Man all the lawyers on the internet now days. Well good on you for ruining there little jump shoot your probally a butt head for blowing there only oppurtinity to kill a goose this year but you know you did it for you own selfish reasons you wanted those geese to stay in the area so you had an oppurtinity to harvest them yourself. I dont understand why people get so jealous over goose hunting. I think it is petty and will ruin the waterfowl hertitage that has been passed down from other generations. I think as long as you are doing things legally and you know that in your heart you have down what is right everything else will take care of itself. After all in the grand scheme of things there are a lot more important things to worry about.


----------



## blackdog (Sep 11, 2007)

The land surrounding the pond is CRP! Which doesn't have to be posted.


Donnerhund GWPs said:


> A person who intentionally interferes with a person who is licensed and taking wildlife legally


They were not taking wildlife legally, THEY WERE TRESPASSING! The owner of the land lives 30 miles away. I know, because I did the research a few years back to get permission to Pheasant hunt on that property. I doubt the jump shooters drove 30 miles one way to get permission.
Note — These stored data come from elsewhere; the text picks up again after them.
$ cat src/rtl/riscv_dmem_arbiter_pkg.sv
// Shared types and constants for the two-master data-memory arbiter.
// Holds the arbiter state encoding, master indices and the byte-select helper.
package riscv_dmem_arbiter_pkg;

  localparam int unsigned XLEN          = 32;
  localparam int unsigned DMEM_ADDR_BIT = 14;

  typedef enum logic [1:0] {
    ARB_IDLE    = 2'd0,
    ARB_LOCK_M0 = 2'd1,
    ARB_LOCK_M1 = 2'd2
  } arb_state_e;

  localparam logic MST_M0 = 1'b0;
  localparam logic MST_M1 = 1'b1;

  // Reads always fetch the full word; writes honour the master's enables.
  function automatic logic [3:0] mem_byte_sel(input logic we, input logic [3:0] byte_sel);
    logic [3:0] sel;
    if (we) begin
      sel = byte_sel;
    end else begin
      sel = 4'hF;
    end
    return sel;
  endfunction

endpackage

$ cat src/rtl/riscv_dmem_arbiter_sel.sv
// Pure two-way winner select: honours lock ownership, otherwise resolves a
// tie towards M1 only when the policy input says so.
module riscv_arb_sel
  import riscv_dmem_arbiter_pkg::*;
(
  input  logic       i_m0_req,
  input  logic       i_m1_req,
  input  arb_state_e i_state,
  input  logic       i_prefer_m1,
  output logic       o_sel_m0,
  output logic       o_sel_m1
);

  // Winner decode from state and requests.
  always_comb begin
    o_sel_m0 = 1'b0;
    o_sel_m1 = 1'b0;
    case (i_state)
      ARB_IDLE: begin
        if (i_m0_req && i_m1_req) begin
          o_sel_m0 = ~i_prefer_m1;
          o_sel_m1 = i_prefer_m1;
        end else begin
          o_sel_m0 = i_m0_req;
          o_sel_m1 = i_m1_req;
        end
      end
      ARB_LOCK_M0: begin
        o_sel_m0 = i_m0_req;
        o_sel_m1 = 1'b0;
      end
      ARB_LOCK_M1: begin
        o_sel_m0 = 1'b0;
        o_sel_m1 = i_m1_req;
      end
      default: begin
        o_sel_m0 = 1'b0;
        o_sel_m1 = 1'b0;
      end
    endcase
  end

endmodule

$ cat src/rtl/riscv_dmem_arbiter.sv
// Shares the single-port dmem between the CPU port (M0) and an external master (M1).
// Define RISCV_DMEM_ARB_RR_EN for round-robin; default is fixed priority with M1 starvation guard.
module riscv_dmem_arbiter
  import riscv_dmem_arbiter_pkg::*;
#(
  parameter int unsigned STARVE_MAX = 4
) (
  input  logic            i_clk,
  input  logic            i_rst,
  input  logic            i_m0_req,
  input  logic            i_m0_we,
  input  logic            i_m0_lock,
  input  logic [XLEN-1:0] i_m0_addr,
  input  logic [3:0]      i_m0_byte_sel,
  input  logic [XLEN-1:0] i_m0_wr_data,
  input  logic            i_m1_req,
  input  logic            i_m1_we,
  input  logic            i_m1_lock,
  input  logic [XLEN-1:0] i_m1_addr,
  input  logic [3:0]      i_m1_byte_sel,
  input  logic [XLEN-1:0] i_m1_wr_data,
  output logic            o_m0_gnt,
  output logic            o_m1_gnt,
  output logic            o_m0_rvalid,
  output logic            o_m1_rvalid,
  output logic [XLEN-1:0] o_m0_rd_data,
  output logic [XLEN-1:0] o_m1_rd_data,
  output logic [XLEN-1:0] o_mem_addr,
  output logic            o_mem_wr_en,
  output logic [3:0]      o_mem_byte_sel,
  output logic [XLEN-1:0] o_mem_wr_data,
  input  logic [XLEN-1:0] i_mem_rd_data
);

  arb_state_e      r_state;
  logic            w_sel_m0;
  logic            w_sel_m1;
  logic            w_gnt_m0;
  logic            w_gnt_m1;
  logic            w_prefer_m1;
  logic            r_m0_rvalid;
  logic            r_m1_rvalid;
  logic [XLEN-1:0] r_m0_rd_data;
  logic [XLEN-1:0] r_m1_rd_data;

`ifdef RISCV_DMEM_ARB_RR_EN
  logic r_rr_ptr;

  assign w_prefer_m1 = (r_rr_ptr == MST_M1);

  // Pointer names the master that wins the next IDLE tie.
  always_ff @(posedge i_clk) begin
    if (i_rst) begin
      r_rr_ptr <= MST_M0;
    end else if ((r_state == ARB_IDLE) && (w_gnt_m0 || w_gnt_m1)) begin
      r_rr_ptr <= w_gnt_m0 ? MST_M1 : MST_M0;
    end else begin
      r_rr_ptr <= r_rr_ptr;
    end
  end
`else
  localparam logic [3:0] STARVE_LIM = 4'(STARVE_MAX);
  logic [3:0] r_starve;

  assign w_prefer_m1 = (r_starve == STARVE_LIM);

  // Counts consecutive IDLE denials of M1; held (not bumped) while M0 owns a lock.
  always_ff @(posedge i_clk) begin
    if (i_rst) begin
      r_starve <= 4'd0;
    end else if (!i_m1_req || w_gnt_m1) begin
      r_starve <= 4'd0;
    end else if ((r_state == ARB_IDLE) && (r_starve != STARVE_LIM)) begin
      r_starve <= r_starve + 4'd1;
    end else begin
      r_starve <= r_starve;
    end
  end
`endif

  riscv_arb_sel u_sel (
    .i_m0_req    (i_m0_req),
    .i_m1_req    (i_m1_req),
    .i_state     (r_state),
    .i_prefer_m1 (w_prefer_m1),
    .o_sel_m0    (w_sel_m0),
    .o_sel_m1    (w_sel_m1)
  );

  assign w_gnt_m0 = w_sel_m0 & ~i_rst;
  assign w_gnt_m1 = w_sel_m1 & ~i_rst;
  assign o_m0_gnt = w_gnt_m0;
  assign o_m1_gnt = w_gnt_m1;

  // Memory-side mux; everything idles at zero when nobody is granted.
  always_comb begin
    o_mem_addr     = {XLEN{1'b0}};
    o_mem_wr_en    = 1'b0;
    o_mem_byte_sel = 4'h0;
    o_mem_wr_data  = {XLEN{1'b0}};
    if (w_gnt_m0) begin
      o_mem_addr     = i_m0_addr;
      o_mem_wr_en    = i_m0_we;
      o_mem_byte_sel = mem_byte_sel(i_m0_we, i_m0_byte_sel);
      o_mem_wr_data  = i_m0_wr_data;
    end else if (w_gnt_m1) begin
      o_mem_addr     = i_m1_addr;
      o_mem_wr_en    = i_m1_we;
      o_mem_byte_sel = mem_byte_sel(i_m1_we, i_m1_byte_sel);
      o_mem_wr_data  = i_m1_wr_data;
    end else begin
      o_mem_addr     = {XLEN{1'b0}};
      o_mem_wr_en    = 1'b0;
      o_mem_byte_sel = 4'h0;
      o_mem_wr_data  = {XLEN{1'b0}};
    end
  end

  // Ownership: a locked grant keeps the bus; unlocked grant or dropped req releases it.
  always_ff @(posedge i_clk) begin
    if (i_rst) begin
      r_state <= ARB_IDLE;
    end else begin
      case (r_state)
        ARB_IDLE: begin
          if (w_gnt_m0 && i_m0_lock) begin
            r_state <= ARB_LOCK_M0;
          end else if (w_gnt_m1 && i_m1_lock) begin
            r_state <= ARB_LOCK_M1;
          end else begin
            r_state <= ARB_IDLE;
          end
        end
        ARB_LOCK_M0: begin
          if (!i_m0_req || !i_m0_lock) begin
            r_state <= ARB_IDLE;
          end else begin
            r_state <= ARB_LOCK_M0;
          end
        end
        ARB_LOCK_M1: begin
          if (!i_m1_req || !i_m1_lock) begin
            r_state <= ARB_IDLE;
          end else begin
            r_state <= ARB_LOCK_M1;
          end
        end
        default: begin
          r_state <= ARB_IDLE;
        end
      endcase
    end
  end

  // Read return: one-cycle rvalid pulse, data held until that master's next read.
  always_ff @(posedge i_clk) begin
    if (i_rst) begin
      r_m0_rvalid  <= 1'b0;
      r_m1_rvalid  <= 1'b0;
      r_m0_rd_data <= {XLEN{1'b0}};
      r_m1_rd_data <= {XLEN{1'b0}};
    end else begin
      r_m0_rvalid <= w_gnt_m0 & ~i_m0_we;
      r_m1_rvalid <= w_gnt_m1 & ~i_m1_we;
      if (w_gnt_m0 && !i_m0_we) begin
        r_m0_rd_data <= i_mem_rd_data;
      end else begin
        r_m0_rd_data <= r_m0_rd_data;
      end
      if (w_gnt_m1 && !i_m1_we) begin
        r_m1_rd_data <= i_mem_rd_data;
      end else begin
        r_m1_rd_data <= r_m1_rd_data;
      end
    end
  end

  assign o_m0_rvalid  = r_m0_rvalid;
  assign o_m1_rvalid  = r_m1_rvalid;
  assign o_m0_rd_data = r_m0_rd_data;
  assign o_m1_rd_data = r_m1_rd_data;

endmodule

$ cat config.mk
export PLATFORM = sky130hd
export DESIGN_NAME = riscv_dmem_arbiter
export DESIGN_NICKNAME = d
export VERILOG_FILES = /design/src/rtl/riscv_dmem_arbiter_pkg.sv /design/src/rtl/riscv_dmem_arbiter_sel.sv /design/src/rtl/riscv_dmem_arbiter.sv
export SDC_FILE = /design/constraint.sdc
export NUM_CORES = 1
export LEC_CHECK = 0
export BUFFER_PORTS_ARGS = -buffer_cell sky130_fd_sc_hd__buf_2
export CAP_MARGIN = 10
export CORE_AREA = 2 2 121 123
export DETAILED_ROUTE_END_ITERATION = 8
export DIE_AREA = 0 0 123 125
export PLACE_DENSITY = 0.69
export SYNTH_ARGS = -nofsm -noshare
export SYNTH_HDL_FRONTEND = slang
export SYNTH_SLANG_ARGS = --single-unit
$ cat constraint.sdc
create_clock -name i_clk -period 1.85 [get_ports i_clk]
set_input_delay 0.4625 -clock i_clk [delete_from_list [all_inputs] [get_ports i_clk]]
set_output_delay 0.4625 -clock i_clk [all_outputs]
set_load 0.02 [all_outputs]
==> summary.txt, run 1 <==
Global route
  – Gr ovfl total: 0
  – Gr usage total: 0.2479
  – Vias in the first global route: 5577
  – Largest net degree at the start of global routing: 54
  – Initial antenna violation count: 3
  – First-pass GRT wire length: 29890 um

Synthesis
  – Mean Syn Cell Area: 8.390 um2
  – Sequential share of the synthesized area: 0.3107
  – Multiplexer share of the synthesized area: 0.1381
  – Post-synthesis register bit count: 72
  – Synthesized Nets: 731
  – Synth Warn #: 0
  – Synth top area cells: dfxtp_1 31%, o211ai_1 21%, mux2i_1 14%, nand2b_1 13%, a21oi_1 7.7%
  – Largest family of logic cells by synthesized area: compound AO/OA/AOI/OAI gates
  – Synth top area share: 0.3107
  – Netlist Area Pre-Place: 0.004639 mm2
  – Post-Synth Simple-Gate Area: 0.1570
  – Xor/xnor share of the synthesized area: 0
  – Synth Area in Adders: 0.005394
  – Leading area contributor after synthesis: dfxtp_1
  – Compound-cell area share of the yosys netlist: 0.3209
  – Distinct cell type count after synthesis: 26
  – Cell count after synthesis: 553

Clock network
  – H-Tree Depth: 3
  – Worst-path clk slew: 0.06 ns
  – CTS Sinks: 72
  – CTS tree: yes
  – Total CTS buffers: 9
  – Root buf cell: clkbuf_16
  – Clock buffer depth: 2
  – # hold bufs at CTS: 0
  – Clk Latency, worst-skew pair: 0.33 ns

Worst setup path
  – Data arrival, critical path: 1.89 ns
  – Reg2reg path depth: 12
  – Worst flop-to-flop path startpoint: r_starve[0]
  – Crit Path Max Fanout: 8
  – RR Endpoint: o_m1_rd_data[21]
  – Worst setup startpoint: r_starve[0]
  – Kind of critical path: reg -> out
  – Crit path launch type: flop
  – Family with the most delay on the worst path: buffers and inverters
  – CP cell instances: inv_2 > ha_4 > and3b_2 > buf_6 > buf_16 > o211ai_1 > a21oi_2 > buf_2
  – Worst reg2reg setup slack: -0.35 ns
  – CP max-delay cell: dfxtp_2
  – Crit path depth: 8
  – Required @ worst endpoint: 1.39 ns
  – Bufs and invs on worst path: 4
  – CP Capture Type: primary output
  – Worst setup path end: o_mem_wr_data[6]
  – Max stage delay on crit path: 0.34 ns

Floorplan
  – Die Span Y: 125 um
  – Die area: 0.01538 mm2
  – CORE AREA: 0.01420 mm2
  – Die Wd: 123 um
  – Row cnt: 44
  – I/O pin cnt: 313
  – Initial core utilization: 0.3266

Cells and area
  – Layout cells sized above 1: 0.5647
  – Fin nets: 1069
  – Fin area: 0.008205 mm2
  – Fill cells: 1283
  – Layout area overhead: 76.86%
  – Non-filler cells, final: 1083

Placed design
  – Buffers on Ports: 312
  – DP HPWL: 14450 um
  – Placed insts: 1040
  – Placer Congestion: 0.8811
  – DP Area: 0.007148 mm2

Timing
  – Rel. slew slack: 0.7462
  – Unrepaired setup endpoints after global routing: yes
  – Final hold vios: 0
  – Final Critical Period: 2.357 ns
  – Peak Freq: 424.4 MHz
  – Post-route setup slack: -0.5065 ns
  – Fin crit share: 1.274
  – Final setup vio count: 124
  – Slew Limit Fails: 0
  – Slew @ Worst Pin: 0.3807 ns
  – Skew final: 0.007697 ns

Job
  – Max cap viols: 0

Power
  – Leak Pwr: 3.649 nW
  – Seq pwr share: 0.340
  – Clk pwr share: 0.364
  – Pwr per Cell Area: 591.8 mW/mm2
  – Int Pwr: 0.003335 W
  – Switching fraction of total power: 0.3132
  – Logic pwr share: 0.296
  – Sw Pwr: 0.001521 W
  – Peak VDD IR: 0.0004831 V

Run status
  – Failing checks: negative setup slack
  – Status: finished, violations left

Route
  – DRC Markers: 0
  – Final wirelength: 20390 um
  – Drt wl/cell: 18.83 um
  – First DRT Iteration DRCs: 227
  – Vias after detailed routing: 5765
  – Drt first pass iters: 5
  – Via-to-Cell Ratio: 5.323
  – Post-route ant nets: 0

Hold path
  – Min-delay worst type: in -> reg
repair_timing:
action,4_1_cts,5_1_grt
gates cloned,9,3
setup buffers,14,4
pin swaps,92,59
endpoints found under the setup margin,114,132
gates resized for setup,102,26
routing by layer:
layer | track usage | wire length [um] | up-vias | part of all wire
met5 | 0 | 0 | - | 0
met3 | 0.06752 | 1907 | 53 | 0.094
met2 | 0.4283 | 9904 | 302 | 0.49
met4 | 0.1176 | 779 | 0 | 0.038
li1 | - | - | 2751 | -
met1 | 0.2789 | 7796 | 2659 | 0.38
power by group through the flow:
stage / sequential (W) / combinational (W) / clock, W
after global routing: 0.00166 / 0.00153 / 0.00189
after CTS: 0.00165 / 0.00139 / 0.00182
final: 0.00165 / 0.00144 / 0.00177
after floorplan: 0.00176 / 0.000656 / 0
after detailed placement: 0.00168 / 0.00130 / 0
after global placement: 0.00168 / 0.00129 / 0
cells in the final DEF, fill, tap and decap left out, types with 3 or more instances in the layout:
cell type,netlist,final
o211ai_1,132,132
a21oi_1,71,5
o21ai_0,5,3
inv_6,0,3
buf_6,0,37
buf_4,2,75
o221ai_2,0,5
buf_8,0,3
mux2i_1,64,64
buf_2,15,257
buf_16,0,7
nand3_1,3,3
a21oi_2,0,66
diode_2,0,3
dfxtp_1,72,70
nand2b_1,99,97
buf_12,0,17
clkbuf_16,0,13
synthesized netlist by cell type:
master    instances
o21ai_0           5
nand3b_1          1
dfxtp_1          72
o211ai_1        132
nor4_1            1
inv_1             4
clkbuf_1         45
a21oi_1          71
or2_2             1
and4_1            1
buf_4             2
nor3_1            2
nor3b_1           2
ha_1              2
o221ai_1          8
a211oi_2          2
nand2b_1         99
mux2i_1          64
nor2b_1           2
nor2_1            3
or4_1             1
buf_2            15
buf_1            11
a211oi_1          3
and3b_1           1
nand3_1           3
how the worst min path moves through the flow:
stage	from	end	slack [ns]	cells after the start
after CTS	i_m0_lock	r_state[0]	0.39	2
after global routing	i_m0_lock	r_state[0]	0.40	2
final	i_m0_lock	r_state[0]	0.40	2
after global placement	o_m1_rd_data[22]	o_m1_rd_data[22]	0.46	2
after detailed placement	o_m0_rd_data[24]	o_m0_rd_data[24]	0.46	2
after floorplan	r_starve[0]	r_starve[0]	0.48	2
state kept, by name (all words and copies together), names as in the netlist:
signal        cells
o_m1_rvalid       1
o_m0_rvalid       1
r_state           2
r_starve          4
o_m0_rd_data     32
o_m1_rd_data     32
cell families after synthesis:
logic type | count (synthesis)
AO/OA/AOI/OAI | 221
adder cells (fa/ha/maj) | 2
buffers and inverters | 77
flip-flops | 72
multiplexers | 64
AND/OR/NAND/NOR | 117
area by class of cell:
class                           count  area [um2]  share of cell area
Tap cell                          184       230.2             0.02806
Antenna cell                        3       7.507           0.0009149
Multi-Input combinational cell    404        3262              0.3975
Clock buffer                        9       225.2             0.02745
Sequential cell                    72        1444              0.1760
Timing Repair Buffer              400        2944              0.3588
Inverter                            4       15.01            0.001830
Clock inverter                      7       77.57            0.009454
stage by stage:
| stage | TNS (ns) | hold WS [ns] | utilization | worst slack (ns) | total power [W] |
|---|---|---|---|---|---|
| floorplan | -0.8751 | 0.4771 | - | -0.05830 | 0.002418 |
| global placement | -10.05 | 0.4567 | 0.5033 | -0.1802 | 0.002973 |
| detailed placement | -13.16 | 0.4576 | 0.5033 | -0.2042 | 0.002981 |
| CTS | -44.32 | 0.3867 | 0.5697 | -0.5240 | 0.004865 |
| global route | -55.14 | 0.4030 | 0.5777 | -0.5791 | 0.005070 |
| finish | -44.08 | 0.3987 | 0.5777 | -0.5065 | 0.004856 |
Note: power is estimated with default switching activity, not from simulation.
==> inputs of run 2 (changes only) <==
Settings changed: REMOVE_ABC_BUFFERS from default to 1.
==> run 2 against run 1 <==
The run still ends with negative setup slack left. Flip-flop and latch count unchanged. Power down 5.7%. Combinational power down 6%. Global-route usage down 1.4 points. Clock skew down 0.0030 ns. Final area down 5.6%. Sequential share of layout area up 1.0 points. Largest power group is now registers.
==> summary.txt, run 2 (synthesis results as in run 1) <==
Clock network
  – CTS tree: yes
  – Clock buffer depth: 2 (unchanged)
  – Worst-path clk slew: 0.06 ns (about the same)
  – Root buf cell: clkbuf_16
  – Clk Latency, worst-skew pair: 0.32 ns (about the same)
  – H-Tree Depth: 3 (unchanged)
  – CTS Sinks: 72 (unchanged)
  – Total CTS buffers: 9 (unchanged)
  – # hold bufs at CTS: 0 (unchanged)

Floorplan
  – Initial core utilization: 0.3266 (unchanged)
  – Row cnt: 44 (unchanged)
  – I/O pin cnt: 313 (unchanged)
  – Die Wd: 123 um (unchanged)
  – CORE AREA: 0.01420 mm2 (unchanged)
  – Die area: 0.01538 mm2 (unchanged)
  – Die Span Y: 125 um (unchanged)

Timing
  – Slew @ Worst Pin: 0.2908 ns (-0.08991 ns)
  – Unrepaired setup endpoints after global routing: yes
  – Final hold vios: 0 (unchanged)
  – Final Critical Period: 2.361 ns (+0.004234 ns)
  – Peak Freq: 423.6 MHz (-0.18%)
  – Post-route setup slack: -0.5108 ns (-0.004234 ns)
  – Hold slack: 0.3959 ns (-0.002723 ns)
  – Final setup vio count: 133 (+7.3%)
  – Skew final: 0.004744 ns (-0.002953 ns)
  – Fin crit share: 1.276 (+0.002289)
  – Rel. slew slack: 0.8062 (+0.05994)
  – Slew Limit Fails: 0 (unchanged)

Worst setup path
  – Worst flop-to-flop path startpoint: r_starve[0]
  – Worst setup startpoint: r_starve[0]
  – Kind of critical path: reg -> out
  – Crit Path Max Fanout: 8 (unchanged)
  – CP Capture Type: primary output
  – Crit path launch type: flop
  – Required @ worst endpoint: 1.39 ns (about the same)
  – Data arrival, critical path: 1.90 ns (about the same)

Route
  – Drt first pass iters: 6 (+1)
  – Final wirelength: 19720 um (-3.3%)
  – DRC Markers: 0 (unchanged)
  – First DRT Iteration DRCs: 561 (+150%)
  – Post-route ant nets: 0 (unchanged)
  – Drt wl/cell: 18.61 um (-1.2%)
  – Via-to-Cell Ratio: 5.387 (+1.2%)
  – Vias after detailed routing: 5710 (-0.95%)

Cells and area
  – Antenna cells: 0 (-3)
  – Final design utilization: 0.5454 (-0.03233)
  – Commonest non-fill, non-tap cell in the layout: buf_2
  – Layout cells sized above 1: 0.4874 (-0.07729)
  – Most frequent cells in the layout: 246 x buf_2, 132 x o211ai_1, 97 x nand2b_1
  – Layout area overhead: 66.96%
  – Fin nets: 1050 (-1.8%)

Placed design
  – Worst slack, placed: -0.2263 ns (-0.02216 ns)
  – Placer Congestion: 0.8894 (+0.94%)
  – DP HPWL: 13160 um (-8.9%)
  – Buffers on Ports: 312 (unchanged)

Power
  – Pwr per Cell Area: 591.3 mW/mm2 (about the same)
  – Leak Pwr: 3.526 nW (-3.4%)
  – Final Power: 0.004580 W (-5.7%)
  – Peak VDD IR: 0.0005683 V (+18%)

Global route
  – Vias in the first global route: 5397 (-3.2%)
  – First-pass GRT wire length: 28900 um (-3.3%)
  – Largest net degree at the start of global routing: 63 (+17%)
  – Initial antenna violation count: 1 (-2)
  – Gr ovfl total: 0 (unchanged)
  – Gr usage total: 0.2344 (-0.01353)

Run status
  – Failing checks: negative setup slack
  – Status: finished, violations left

Hold path
  – Min-delay worst type: in -> reg
  – Hold_sp: i_m0_lock

Job
  – Max cap viols: 0 (unchanged)
run 2: cell types whose count changed in the layout (fill, tap and decap cells not counted), sizes merged:
cell / previous run / this run
inv: 7 / 4
clkbuf: 13 / 16
bufinv: 1 / 0
diode: 3 / 0
buf: 396 / 377
run 2: area by class of cell:
type	instances	area, um2
repair buffers	381	2746
flip-flops and latches	72	1444
clock buffers	12	256.5
inverters	4	15.01
multi-input cells	404	3037
well taps	184	230.2
clock inverters	3	17.52
fillers	1315	6457
run 2: power breakdown:
part           switching, W  total, W  internal, W
logic              0.000734   0.00135     0.000613
registers         0.0000355   0.00165      0.00162
clock network      0.000612   0.00158     0.000968
total               0.00138   0.00458      0.00320
run 2: path summary, 6_finish.rpt:
| kind | endpoint | slack, ns | depth (start not counted) |
|---|---|---|---|
| worst max register to register | o_m0_rd_data[24] | -0.33 | 11 |
| worst max-delay path | o_mem_addr[20] | -0.51 | 8 |
| worst min-delay path | r_state[0] | 0.40 | 2 |
| worst min register to register | o_m1_rd_data[0] | 0.47 | 2 |
run 2: critical path, cell delays in order, from the launching register on:
cell      delay [ns]
dfxtp_2         0.34
inv_2           0.05
ha_4            0.15
and3b_2         0.27
buf_12          0.16
buf_16          0.14
o211ai_1        0.18
a21oi_1         0.11
buf_4           0.17
run 2: layer usage:
metal / up-vias / GRT usage / routed length, um
li1: 2703 / - / -
met1: 2625 / 0.2964 / 7959
met2: 334 / 0.3832 / 9191
met3: 48 / 0.06159 / 2045
met4: 0 / 0.08155 / 527
met5: - / 0 / 0
run 2: stage by stage:
step | instances | instance area (um2) | setup TNS (ns)
floorplan | 480 | 4339 | -342.03
global placement | 1016 | 6668 | -7.487
CTS | 1051 | 7510 | -40.18
detailed placement | 1016 | 6668 | -8.306
global route | 1060 | 7746 | -52.88
finish | 1060 | 7746 | -42.43
run 2: timing repair:
action                     CTS  global route
pin swaps                   38            28
gates resized for setup     93            35
setup buffers               12             5
gates cloned                 8             5
setup endpoints to repair   91           139
==> inputs of run 3 (changes only) <==
Settings changed: SKIP_LAST_GASP from default to 1.
==> run 3 against run 2 <==
The run still ends with negative setup slack left. First-iteration DRC count shrank 7.5%. Combinational power is essentially flat. Critical path depth is the same. Via count shrank 0.54%. Fmax grew 0.91%. Die area is the same. Sequential power is essentially flat. Core utilization shrank 0.43 points. Largest power group unchanged.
Headed back up to that area again this weekend, if there's birds on the pond the trespassing jump shooters can have them.

To the person who said " not everybody has permission to hunt a field full of geese". All you have to do is scout and then go ask, some say yes, some say no, its that simple, Anyone can do it.


----------



## Phragmites (Sep 12, 2007)

blackdog said:


> The land surrounding the pond is CRP! Which doesn't have to be posted.
> They were not taking wildlife legally, THEY WERE TRESPASSING! The owner of the land lives 30 miles away. I know, because I did the research a few years back to get permission to Pheasant hunt on that property. I doubt the jump shooters drove 30 miles one way to get permission.
> 
> Headed back up to that area again this weekend, if there's birds on the pond the trespassing jump shooters can have them.
> ...


I would at least give the landowner a call and find out for sure if they where. There is a lot of doubts there. I would ask the landowner what he would like you to do if you find someone else in there hunting. He may not care. He may say call the sheriff and call me.

I think you hit the nail right on the head there in your last paragraph. It takes effort to be able to shot geese on a regular basis especially in Utah it is just not going to happen on a whim.


----------



## Donnerhund GWPs (Sep 12, 2007)

blackdog said:


> They were not taking wildlife legally, THEY WERE TRESPASSING!


By your own words, so were you.



blackdog said:


> I'm sure they didn't have permission but neither did I to jump the fence to scare them off.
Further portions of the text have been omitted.